All IDC connections are compatible with current KM3KM designs.
The voltage sequence prevents the relays from burning with an RF arc. Due to the mechanical movement of the relays(GRL2) the delay is 10 milliseconds when the PTT is down, then 12 V Bias and drain voltage is delivered 20 milliseconds after PTT, total time 20 milliseconds (On Air) in Manual Mode.
The 8-bit PIC micro controller detects the frequency and connects the LPF relays, after 15 milliseconds it connects the 12 V Bias and drain voltage, total time 25 milliseconds (On Air) in Automatic Mode. I measured the delays with an oscilloscope, but this effect can be seen with a high speed camera. The led indicates the voltage delivery after relay sound. Video
Note that in SSB mode the radio will not emit RF without modulation, 200 milliwatts are required to detect the operating band. Most radios inpulse RF with PTT click, this is enough.
Manual Band Select time sequence:
Auto Band Select time sequence:
Power Unit IDC
Connection to control the Power Unit. Bias voltage 12v 200mA. DS18B temperature sensor. GND
To set the bottom bars automatic selection:
1-Press and hold SW1.
2-Turn on the controller.
3-Apply Rf in the desired band.
4-With the SW1 / SW2 buttons move the bottom bar of the display and stop it in the correct band.
5-To save values, press both buttons simultaneously.
6-Repeat this operation for each band.
This setting is only to move the lower bars of automatic selection, the filter segments are predetermined and will not change. (This setting is only necessary for display errors.)
Connection of Latching Buttons with LED. The POWER button is directly connected to the ON SW terminal, it is used to turn on power supply with low voltage.
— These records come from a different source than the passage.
Background: an optimization exercise with open tools, aiming at small area, a short achievable clock period and few clock cycles per item. Do not read the settings as production practice. In this exercise RTL edits were held to simulation tests only and were not proved equivalent to the original.

==> inputs of run X <==
// alu_fpu
module alu_fpu (
  input  logic        i_clk,
  input  logic        i_rst_n,
  input  logic [31:0] i_operand_a,
  input  logic [31:0] i_operand_b,
  input  logic [31:0] i_rs1_f,
  input  logic [31:0] i_rs2_f,
  input  logic [31:0] i_rs3_f,
  input  logic [31:0] instr_ex,
  input  logic [4:0]  i_alu_op,
  output logic        o_done,
  output logic [31:0] o_alu_fpu_data
);
  localparam logic [4:0] OP_FADD = 5'b01010, OP_FSUB = 5'b01011, OP_FMUL = 5'b01100,
                         OP_FDIV = 5'b01101, OP_FMADD = 5'b11110, OP_FMSUB = 5'b11111;
  logic [4:0] op;
  assign op = i_alu_op;
  logic is_div, is_fma, negate;
  assign is_div = (op == OP_FDIV);
  assign is_fma = (op == OP_FMADD) | (op == OP_FMSUB);
  assign negate = (instr_ex[6:3] == 4'b1001);    
  logic [2:0]  cnt;
  logic [8:0]  A;
  logic        div_zero;
  logic [23:0] R;
  logic [14:0] Tl;
  logic [23:0] T;
  logic        div_step, div_last;
  assign div_step = (cnt != 3'd0) & (cnt != 3'd7);
  assign div_last = (cnt == 3'd7);
  assign div_zero = (cnt == 3'd0) & (i_rs1_f[30:0] == 31'd0) & (i_rs2_f[30:24] != 7'h7F);
  assign o_done   = div_last | (is_div & div_zero);
  always_ff @(posedge i_clk or negedge i_rst_n) begin
    if (!i_rst_n) cnt <= 3'd0;
    else          cnt <= (is_div & ~div_last & ~div_zero) ? cnt + 3'd1 : 3'd0;
  end
  logic [23:0] C;
  seed_rom u_rom (
    .x0(A[8]), .x1(A[7]), .x2(A[6]), .x3(A[5]), .x4(A[4]), .x5(A[3]), .x6(A[2]), .x7(A[1]), .x8(A[0]),
    .z00(C[23]), .z01(C[22]), .z02(C[21]), .z03(C[20]), .z04(C[19]), .z05(C[18]), .z06(C[17]), .z07(C[16]),
    .z08(C[15]), .z09(C[14]), .z10(C[13]), .z11(C[12]), .z12(C[11]), .z13(C[10]), .z14(C[9]),  .z15(C[8]),
    .z16(C[7]),  .z17(C[6]),  .z18(C[5]),  .z19(C[4]),  .z20(C[3]),  .z21(C[2]),  .z22(C[1]),  .z23(C[0]));
  logic [23:0] modv, Xd;
  assign modv = {1'b1, i_rs2_f[22:14], ~i_rs2_f[13:5], 5'b00000};
  assign Xd   = {1'b1, i_rs2_f[22:0]};
  logic [7:0]  rexp;
  logic [22:0] rman;
  assign rexp = R[22] ? (8'd253 - i_rs2_f[30:23]) : (8'd254 - i_rs2_f[30:23]);
  assign rman = R[22] ? {R[21:0], 1'b0} : {R[20:0], 2'b00};
  assign T = {(cnt == 3'd3) ? 9'h0FF : 9'h100, Tl};
  ...
==> module alu_fpu, before the edit <==
module alu_fpu (
  input  logic        i_clk,
  input  logic        i_rst_n,
  input  logic [31:0] i_operand_a,
  input  logic [31:0] i_operand_b,
  input  logic [31:0] i_rs1_f,
  input  logic [31:0] i_rs2_f,
  input  logic [31:0] i_rs3_f,
  input  logic [31:0] instr_ex,
  input  logic [4:0]  i_alu_op,
  output logic        o_done,
  output logic [31:0] o_alu_fpu_data
);
  localparam logic [4:0] OP_FADD = 5'b01010, OP_FSUB = 5'b01011, OP_FMUL = 5'b01100,
                         OP_FDIV = 5'b01101, OP_FMADD = 5'b11110, OP_FMSUB = 5'b11111;
  logic [4:0] op;
  assign op = i_alu_op;
  logic is_div, is_fma, negate;
  assign is_div = (op == OP_FDIV);
  assign is_fma = (op == OP_FMADD) | (op == OP_FMSUB);
  assign negate = (instr_ex[6:3] == 4'b1001);    
  logic [2:0]  cnt;
  logic [8:0]  A;
  logic        div_zero;
  logic [23:0] R;
  logic [14:0] Tl;
  logic [23:0] T;
  logic        div_step, div_last;
  assign div_step = (cnt != 3'd0) & (cnt != 3'd7);
  assign div_last = (cnt == 3'd7);
  assign div_zero = (cnt == 3'd0) & (i_rs1_f[30:0] == 31'd0) & (i_rs2_f[30:24] != 7'h7F);
  assign o_done   = div_last | (is_div & div_zero);
  always_ff @(posedge i_clk or negedge i_rst_n) begin
    if (!i_rst_n) cnt <= 3'd0;
    else          cnt <= (is_div & ~div_last & ~div_zero) ? cnt + 3'd1 : 3'd0;
  end
  logic [23:0] C;
  seed_rom u_rom (
    .x0(A[8]), .x1(A[7]), .x2(A[6]), .x3(A[5]), .x4(A[4]), .x5(A[3]), .x6(A[2]), .x7(A[1]), .x8(A[0]),
    .z00(C[23]), .z01(C[22]), .z02(C[21]), .z03(C[20]), .z04(C[19]), .z05(C[18]), .z06(C[17]), .z07(C[16]),
    .z08(C[15]), .z09(C[14]), .z10(C[13]), .z11(C[12]), .z12(C[11]), .z13(C[10]), .z14(C[9]),  .z15(C[8]),
    .z16(C[7]),  .z17(C[6]),  .z18(C[5]),  .z19(C[4]),  .z20(C[3]),  .z21(C[2]),  .z22(C[1]),  .z23(C[0]));
  logic [23:0] modv, Xd;
  assign modv = {1'b1, i_rs2_f[22:14], ~i_rs2_f[13:5], 5'b00000};
  assign Xd   = {1'b1, i_rs2_f[22:0]};
  logic [7:0]  rexp;
  logic [22:0] rman;
  assign rexp = R[22] ? (8'd253 - i_rs2_f[30:23]) : (8'd254 - i_rs2_f[30:23]);
  assign rman = R[22] ? {R[21:0], 1'b0} : {R[20:0], 2'b00};
  assign T = {(cnt == 3'd3) ? 9'h0FF : 9'h100, Tl};
  logic [31:0] mx, my;
  assign mx = {i_rs1_f[31] ^ negate, i_rs1_f[30:0]};
  assign my = div_last ? {i_rs2_f[31], rexp, rman} : i_rs2_f;
  logic yhid;
  assign yhid = div_last ? (i_rs2_f[30:23] != (R[22] ? 8'd253 : 8'd254)) : (|i_rs2_f[30:23]);
  logic [23:0] ma, mb;
  logic [47:0] prod;
  always_comb begin
    if (div_step) begin
      ma = (cnt == 3'd1) ? C : (cnt[0] ? T : Xd);
      mb = (cnt == 3'd1) ? modv : R;
    end else begin
      ma = {|mx[30:23], mx[22:0]};
      mb = {yhid, my[22:0]};
    end
  end
  mul24 u_mul (.a(ma), .b(mb), .p(prod));
  logic [1:0]  d3;
  logic [25:0] r3;
  assign d3 = ~prod[24:23];
  assign r3 = {2'b00, R} * d3;
  always_ff @(posedge i_clk) begin
    if (cnt == 3'd0) A <= i_rs2_f[22:14];
    if (div_step) begin
      case (cnt)
        3'd1, 3'd3, 3'd5: R <= prod[46:23];
        3'd6:             R <= R + {22'b0, r3[24:23]};
        default:          Tl <= ~prod[37:23];
      endcase
    end
  end
  logic [31:0] mul_res;
  fp_mul_post u_mulp (.x(mx), .y(my), .prod(prod), .out(mul_res));
  logic [31:0] add_x, add_y, add_res;
  logic        add_sub;
  assign add_x   = is_fma ? mul_res : i_rs1_f;
  assign add_y   = is_fma ? i_rs3_f : i_rs2_f;
  assign add_sub = (op == OP_FSUB) | (op == OP_FMSUB);
  fp_add u_add (.x(add_x), .y(add_y), .sub(add_sub), .out(add_res));
  logic [31:0] misc_res;
  int_misc u_misc (.op(op), .a(i_operand_a), .b(i_operand_b), .f1(i_rs1_f), .f2(i_rs2_f), .out(misc_res));
  always_comb begin
    case (op)
      OP_FADD, OP_FSUB, OP_FMADD, OP_FMSUB: o_alu_fpu_data = add_res;
      OP_FMUL, OP_FDIV:                     o_alu_fpu_data = mul_res;
      default:                              o_alu_fpu_data = misc_res;
    endcase
  end
endmodule
Settings: LEC_CHECK=0, ABC_AREA=1, CAP_MARGIN=20, CORE_MARGIN=2, CORE_UTILIZATION=40, SLEW_MARGIN=20, SYNTH_MEMORY_MAX_BITS=16384; clock period 60.0 ns.
standard.sh (not shown) runs the stock make flow with config.mk's settings and CLKGATE_MAP_FILE= SYNTH_SCRIPT=/design/flow/synth_recipe.tcl, a recipe that flattens the netlist after the stock synthesis.
==> flow/flow/run.sh <==
#!/bin/bash
# Layout flow: the standard ORFS flow (standard.sh, unchanged synthesis) with three
# layout options changed:
#  - repair_timing aims for 15 ns of setup slack instead of the default, so it also
#    shortens paths that already meet the clock;
#  - the resizer may swap a cell for one of another footprint (MATCH_CELL_FOOTPRINT=0);
#  - ports are buffered with sky130_fd_sc_hd__buf_2 (every port still gets a buffer).
# Each ORFS step keeps its own log under orfs/logs/; make's output goes to flow_make.log.
set -euo pipefail
bash standard.sh SETUP_SLACK_MARGIN=15 MATCH_CELL_FOOTPRINT=0 \
  "BUFFER_PORTS_ARGS=-buffer_cell sky130_fd_sc_hd__buf_2" finish > flow_make.log 2>&1
==> run Y (differences from run X) <==
--- a/flow/design.v
+++ b/flow/design.v
@@ -5245,18 +5245,16 @@
   assign negate = (instr_ex[6:3] == 4'b1001);    
   logic [2:0]  cnt;
   logic [8:0]  A;
-  logic        div_zero;
   logic [23:0] R;
   logic [14:0] Tl;
   logic [23:0] T;
   logic        div_step, div_last;
   assign div_step = (cnt != 3'd0) & (cnt != 3'd7);
   assign div_last = (cnt == 3'd7);
-  assign div_zero = (cnt == 3'd0) & (i_rs1_f[30:0] == 31'd0) & (i_rs2_f[30:24] != 7'h7F);
-  assign o_done   = div_last | (is_div & div_zero);
+  assign o_done   = div_last;
   always_ff @(posedge i_clk or negedge i_rst_n) begin
     if (!i_rst_n) cnt <= 3'd0;
-    else          cnt <= (is_div & ~div_last & ~div_zero) ? cnt + 3'd1 : 3'd0;
+    else          cnt <= (is_div & ~div_last) ? cnt + 3'd1 : 3'd0;
   end
   logic [23:0] C;
   seed_rom u_rom (
==> comparison table <==
|  | run X | run Y |
|---|---|---|
| Minimum clock period after layout | 44.54 ns | 44.70 ns |
| Largest net degree at the start of global routing | 71 | 80 |
| Depth of the worst register-to-register path | 63 | 68 |
| Synthesized-area fraction occupied by xor and xnor cells | 6.64% | 6.76% |
| Layout net count | 10828 | 10893 |
| Wire length of the first global-routing pass | 518000 um | 533000 um |
| Fraction of layout instances using a drive strength above 1 | 13.5% | 13.2% |
| Outcome | complete, no violations | complete, no violations |
| Placed Cells incl. Taps | 11581 | 11629 |
| Post-synthesis cell area | 56700 um2 | 56800 um2 |
| Synthesized instance count | 9780 | 9836 |
| Weighted congestion at the end of routability-driven global placement | 1.18 | 1.21 |
| Area of the core | 141000 um2 | 141000 um2 |
| Post-layout worst setup margin | 15.46 ns | 15.30 ns |
| Global Route met1 Usage | 61.6% | 63.5% |
| Fraction of the mapped netlist area in adder cells | 19.7% | 19.6% |
| Crit path buffers/inverters | 22 | 29 |
| First element of the critical path | i_rs2_f[9] | i_rs1_f[20] |
| Signal inverters | 1441 | 1467 |
| Cell Count, Final, Fillers Out | 11858 | 11901 |
| Total number of vias | 77646 | 79219 |
Testbench counts of run X, summed over its fixed seeds: cycles 30,405, ops 24,000.
Testbench counts of run Y, summed over its fixed seeds: cycles 30,685, ops 24,000.

[afterwards: timing with drivers on the ports]
No port has a modelled driver above. Below, the same layouts with a new extraction and two added sets of constraints. Step 1: set_driving_cell puts a clkbuf_16 on i_clk and a buf_2 on each other input, an assumption about the parent block. Step 2 adds t to the input delays and takes it off the output delays; t is the mean of the earliest and latest rising clock arrival at the registers after step 1. Input paths then give back, and output paths get back, about the clock's delay inside the block. Slacks: no drivers / after step 1 / after step 2; pairs: no drivers / after step 1.
run	shift t [ns]	setup slack, ns	worst setup path at the end	latest minus earliest clock arrival (ns)	cell pins on the clock port's net
run X	0.389	15.465 / 15.423 / 15.423	input to output	0.008 / 0.008	1
run Y	0.373	15.297 / 15.204 / 15.204	input to output	0.012 / 0.012	1
After both steps setup and hold are still met in every run listed. The setup slack of run Y, which loses most, moves by -0.093 ns with the drivers and by -0.093 ns with both steps.
Context: an optimization exercise on an open-source flow, tuned for small area. The choices shown serve that exercise and are no tape-out recipe.
The RTL was checked by simulation tests, not by an equivalence proof against the original design.
The flow treats the clock pin as an ideal source, which a real chip does not have.
Power and IR drop assume default switching activity.

## flow/design.v (module list and top-level ports; edited modules follow where they fit)
// module gf1: 2263 lines
module gf1
	(
	input MCLK,
	input CLK,  
	input IOW,
	input IOR,
	input CS1,  
	input CS2,  
	input DACK1,  
	input DACK2,  
	input RESET,
	output WAIT,
	output DRQ1,
	output DRQ2,
	output IRQ1,
	output IRQ2,
	output IRQ3,
	input DMA_TC,
	input [15:0] DATA_i,
	output [15:0] DATA_o,
	input IO16,
	input [3:0] ADDRESS,
	output BUSA_LOW,
	output BUSA_HIGH,
	input [7:0] DRAM_DATA_i,
	output [7:0] DRAM_DATA_o,
	output reg DRAM_WE,
	output reg DRAM_RAS,
	output [8:0] DRAM_ADDR,
	output DRAM_CAS0,
	output DRAM_CAS1,
	output DRAM_CAS2,
	output DRAM_CAS3,
	output DAC_DATA,
	output reg DAC_CLK,
	output reg DAC_LR,
	output reg DAC_LR2
	);
  // ...
==> flow/flow/run.sh <==
#!/bin/bash
# Own layout flow: the standard synthesis, its combinational logic re-mapped
# for area (registers untouched), then the standard layout with its own
# clock tree settings. Each tool's output goes to a log file here.
set -euo pipefail
HERE=$(pwd)
RES=$HERE/orfs/results/$FLOW_PLATFORM/gf1/base
LIB=$FLOW_HOME/platforms/$FLOW_PLATFORM/lib/sky130_fd_sc_hd__tt_025C_1v80.lib
CFG=$FLOW_HOME/platforms/$FLOW_PLATFORM/config.mk

# 1. standard synthesis
bash standard.sh "$RES/1_2_yosys.v" > "$HERE/log_1_synth.txt" 2>&1
cp "$RES/1_2_yosys.v" "$HERE/synth_standard.v"

# 2. re-map the combinational logic
SEQ=$(grep -oE 'sky130_fd_sc_hd__[a-z0-9_]+' "$RES/1_2_yosys.v" | sort -u | grep -E '__(e|s|se)?df|__dl' | tr '\n' ' ')
DU=$(sed -n '/DONT_USE_CELLS += /,/^#/p' "$CFG" | grep -oE 'sky130_fd_sc_hd__[a-z0-9_]+' | sed 's/^/-dont_use /' | tr '\n' ' ')
sed -e "s#{LIB}#$LIB#g" -e "s#{NETLIST}#$RES/1_2_yosys.v#g" -e "s#{TOP}#$FLOW_TOP#g" \
    -e "s#{SEQ}#$SEQ#g" -e "s#{DONTUSE}#$DU#g" -e "s#{ABCSCRIPT}#$HERE/flow/area.abc#g" \
    flow/remap.ys > "$HERE/remap_run.ys"
yosys -l "$HERE/log_2_remap.txt" -q "$HERE/remap_run.ys" > /dev/null 2>&1

# 3. the rest of the standard layout, with the clock tree settings below
CTS="-sink_clustering_enable -repair_clock_nets -dont_use_dummy_load -sink_clustering_size ${CTS_SIZE:-26} -sink_clustering_max_diameter ${CTS_DIAM:-80}"
bash standard.sh "CTS_ARGS=$CTS" "BUFFER_PORTS_ARGS=-buffer_cell sky130_fd_sc_hd__buf_1" finish > "$HERE/log_3_layout.txt" 2>&1
==> flow/flow/area.abc <==
&get -n
&st
&dc2
&dch -f
&nf -R 1000
&put
mfs2 -W 4 -M 5000
&get -n
&st
&dch -f
&nf -R 1000
&put
mfs2 -W 4 -M 5000
&get -n
&st
&dch -f
&nf -R 1000
&put
==> flow/flow/remap.ys <==
# Re-maps the combinational logic of the standard synthesis netlist for area.
# The flip-flops (dfxtp/edfxtp and any other sequential cell) are kept as they are.
read_liberty -ignore_miss_func {LIB}
read_verilog {NETLIST}
hierarchy -top {TOP}
blackbox {SEQ}
flatten
opt_clean
abc -liberty {LIB} {DONTUSE} -script {ABCSCRIPT}
opt_clean -purge
hilomap -singleton -hicell sky130_fd_sc_hd__conb_1 HI -locell sky130_fd_sc_hd__conb_1 LO
insbuf -buf sky130_fd_sc_hd__buf_4 A X
splitnets
opt_clean -purge
stat -liberty {LIB}
write_verilog -noattr -noexpr -nohex -nodec {NETLIST}
==> flow/standard.sh <==
#!/bin/bash
# synth_recipe.tcl (not shown) runs the flow's synth.tcl, then flattens the netlist and writes it again
# the make line also repeats each setting of config.mk as NAME=value (left out here)
make -C /OpenROAD-flow-scripts/flow DESIGN_CONFIG=/design/flow/config.mk WORK_HOME=/design/flow/orfs CLKGATE_MAP_FILE= SYNTH_SCRIPT=/design/flow/synth_recipe.tcl "${@:-finish}"
==> flow/config.mk <==
export PLATFORM = sky130hd
export DESIGN_NAME = gf1
export DESIGN_NICKNAME = gf1
export VERILOG_FILES = /design/flow/design.v
export SDC_FILE = /design/flow/constraint.sdc
export NUM_CORES = 8
export LEC_CHECK = 0
export CAP_MARGIN = 20
export CORE_MARGIN = 2
export CORE_UTILIZATION = 60
export PLACE_DENSITY = 0.7
export SLEW_MARGIN = 20
export SYNTH_MEMORY_MAX_BITS = 16384
==> flow/constraint.sdc <==
create_clock -name core_clock -period 15.0 [get_ports {MCLK}]
set_input_delay 3.0000 -clock core_clock [delete_from_list [all_inputs] [get_ports {MCLK}]]
set_output_delay 3.0000 -clock core_clock [all_outputs]
set_load 0.01 [all_outputs]
==> results by group, run 1 <==
Drt
  – TritonRoute pass-1 iters: 12
  – WL per Instance: 33.49 µm
  – DR DRC count: 0
  – Via density per instance: 6.978
  – Met2 WL post-DR: 275800 µm
  – Detailed-route via count: around 130k

Cells and area
  – Commonest non-fill, non-tap cells in the layout: dfxtp_1 (5061), nand2_1 (1503), edfxtp_1 (1161)
  – Final net count: roughly 15000
  – Multi-input logic area: 50900 µm²
  – Inverter count: 155

Critical path
  – CP endpoint: vr_ring[3646]
  – Bufs and invs on worst path: 7
  – CP Depth: 17

Outcome
  – Status: finished clean

Placement
  – Post-Place Setup Slack: 5.293 ns
  – # port buffers: 87

Clock tree
  – Total CTS buffers: 284
  – Post-CTS setup buffers: 0
  – Reg clk slew, reported paths: 0.10 ns
  – H-tree levels: 5

Pwr
  – Pleak: 72.88 nW
  – Switching Fraction: 26.68%
  – Clk pwr share: 28.0%
  – Seq pwr: ~18 mW

STA
  – Skew final: 0.08468 ns
  – Final period util: about three fifths
  – Setup Viol. Count Final: 0

Global routing
  – Grt met3 use: 10.12%
  – Initial antenna violation count: 31

Floorplanning
  – Die H: 564.1 µm
  – Core Box Area: 311900 µm²
  – Die X: roughly 560 µm
  – Die area: 318200 µm²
The OPERATE button connects the 12v of the Bias controller circuit and enables the PTT line, if the button is disconnected the amplifier will be in Standby mode. Both connectors have an output for the LED voltage. The voltage may change depending on R9 and R31.
The connection is directly to the POWER button, it is used to turn on the power supply with low voltage.
Port to control the Nextion display. Voltage 5v 900mA
Connection to control LPF (Open Collector). Do not load the segment outputs to more than 80 mA 15V. LPF Relay must have an activated diode for reverse currents.
Connection for Antenna Relay (Open Collector) PTT and ALC Do not load Relays outputs at more than 120 mA 15V.
Pw. Unit Con
Controlled voltage output to the Power Unit. Do not charge the output at more than 35 Amps (1x BTS500850), 45 Amps (2x BTS50085-1TMA)
Pw. Supply Con
General supply voltage. Max input DC 57V.
Connection to fans or Water Pump 12V. Do not load both outputs to more than 900 mA (450 mA x 2). Note- No PWM
The fans turn on from 0 to 100% Automatic/Manual speed. JP1 activated (recommended) fans turn on permanently 30% at 100% automatic / manual speed. Do not use this option when the load is more than 350 mA. Note- No PWM
RF Band D.
It is sufficiently high frequency voltage from ~5V for stable operation, which corresponds to the
power of 0.5 W at impedance of 50 Ohm.